→ **Directions for this task**
Set down exactly the lines below between the line holding "stokast_add3: 13 lines" and the line holding "output wire [47:0]", inclusive; no other line belongs in the answer.

→ **Task data**
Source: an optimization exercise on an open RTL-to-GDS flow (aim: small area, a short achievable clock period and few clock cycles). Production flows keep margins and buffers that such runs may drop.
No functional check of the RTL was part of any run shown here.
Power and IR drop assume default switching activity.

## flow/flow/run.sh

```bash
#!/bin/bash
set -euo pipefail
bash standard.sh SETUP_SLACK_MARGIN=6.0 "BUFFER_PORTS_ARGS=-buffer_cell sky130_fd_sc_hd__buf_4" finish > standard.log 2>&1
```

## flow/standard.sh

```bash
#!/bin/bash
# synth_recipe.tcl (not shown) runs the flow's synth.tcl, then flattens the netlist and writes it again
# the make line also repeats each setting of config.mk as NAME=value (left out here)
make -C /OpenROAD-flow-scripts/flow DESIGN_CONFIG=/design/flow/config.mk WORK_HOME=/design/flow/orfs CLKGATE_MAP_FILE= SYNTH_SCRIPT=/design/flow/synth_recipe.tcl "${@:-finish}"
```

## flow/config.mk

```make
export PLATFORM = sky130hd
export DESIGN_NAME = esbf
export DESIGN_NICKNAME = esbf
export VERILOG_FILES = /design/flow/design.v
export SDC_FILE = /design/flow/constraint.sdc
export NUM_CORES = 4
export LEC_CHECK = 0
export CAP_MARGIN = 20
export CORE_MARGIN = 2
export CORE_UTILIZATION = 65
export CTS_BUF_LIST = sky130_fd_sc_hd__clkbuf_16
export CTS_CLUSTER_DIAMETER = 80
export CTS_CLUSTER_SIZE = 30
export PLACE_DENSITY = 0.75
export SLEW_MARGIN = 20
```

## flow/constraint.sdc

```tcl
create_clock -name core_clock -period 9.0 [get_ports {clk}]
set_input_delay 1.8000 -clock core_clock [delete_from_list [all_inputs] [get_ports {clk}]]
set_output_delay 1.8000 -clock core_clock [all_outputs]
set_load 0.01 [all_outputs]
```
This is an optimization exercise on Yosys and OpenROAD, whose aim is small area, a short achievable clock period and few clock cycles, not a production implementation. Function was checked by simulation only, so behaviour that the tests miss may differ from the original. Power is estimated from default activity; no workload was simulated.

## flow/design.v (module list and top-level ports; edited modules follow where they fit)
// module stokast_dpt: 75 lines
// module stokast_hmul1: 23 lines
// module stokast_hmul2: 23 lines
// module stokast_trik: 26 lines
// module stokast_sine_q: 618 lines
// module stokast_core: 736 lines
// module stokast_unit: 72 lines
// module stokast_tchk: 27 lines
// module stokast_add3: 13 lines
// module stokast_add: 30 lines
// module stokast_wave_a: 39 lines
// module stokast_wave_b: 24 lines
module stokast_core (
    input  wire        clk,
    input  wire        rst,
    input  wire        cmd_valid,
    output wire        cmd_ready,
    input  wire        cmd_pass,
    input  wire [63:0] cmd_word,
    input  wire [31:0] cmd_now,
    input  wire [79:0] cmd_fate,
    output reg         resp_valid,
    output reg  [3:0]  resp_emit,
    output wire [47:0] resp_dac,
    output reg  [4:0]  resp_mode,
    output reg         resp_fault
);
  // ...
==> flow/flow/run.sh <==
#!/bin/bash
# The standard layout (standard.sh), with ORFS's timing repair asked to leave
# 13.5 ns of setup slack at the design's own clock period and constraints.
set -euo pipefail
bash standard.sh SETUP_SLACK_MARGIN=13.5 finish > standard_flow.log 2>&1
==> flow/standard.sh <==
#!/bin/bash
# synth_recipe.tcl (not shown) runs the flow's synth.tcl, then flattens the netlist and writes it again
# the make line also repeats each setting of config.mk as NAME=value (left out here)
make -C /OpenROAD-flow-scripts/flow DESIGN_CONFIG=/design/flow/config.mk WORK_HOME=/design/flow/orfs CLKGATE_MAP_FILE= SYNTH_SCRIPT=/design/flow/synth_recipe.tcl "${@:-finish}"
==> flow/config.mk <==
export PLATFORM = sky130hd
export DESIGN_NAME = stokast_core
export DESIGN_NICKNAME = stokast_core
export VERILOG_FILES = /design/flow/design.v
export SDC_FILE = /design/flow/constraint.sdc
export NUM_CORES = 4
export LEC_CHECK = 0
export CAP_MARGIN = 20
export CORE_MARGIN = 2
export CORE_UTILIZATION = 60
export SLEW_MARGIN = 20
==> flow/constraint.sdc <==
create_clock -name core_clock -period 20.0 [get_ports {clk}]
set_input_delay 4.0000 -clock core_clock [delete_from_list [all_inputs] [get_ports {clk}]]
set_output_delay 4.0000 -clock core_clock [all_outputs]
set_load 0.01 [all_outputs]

→ **Solution**
// module stokast_add3: 13 lines
// module stokast_add: 30 lines
// module stokast_wave_a: 39 lines
// module stokast_wave_b: 24 lines
module stokast_core (
    input  wire        clk,
    input  wire        rst,
    input  wire        cmd_valid,
    output wire        cmd_ready,
    input  wire        cmd_pass,
    input  wire [63:0] cmd_word,
    input  wire [31:0] cmd_now,
    input  wire [79:0] cmd_fate,
    output reg         resp_valid,
    output reg  [3:0]  resp_emit,
    output wire [47:0] resp_dac,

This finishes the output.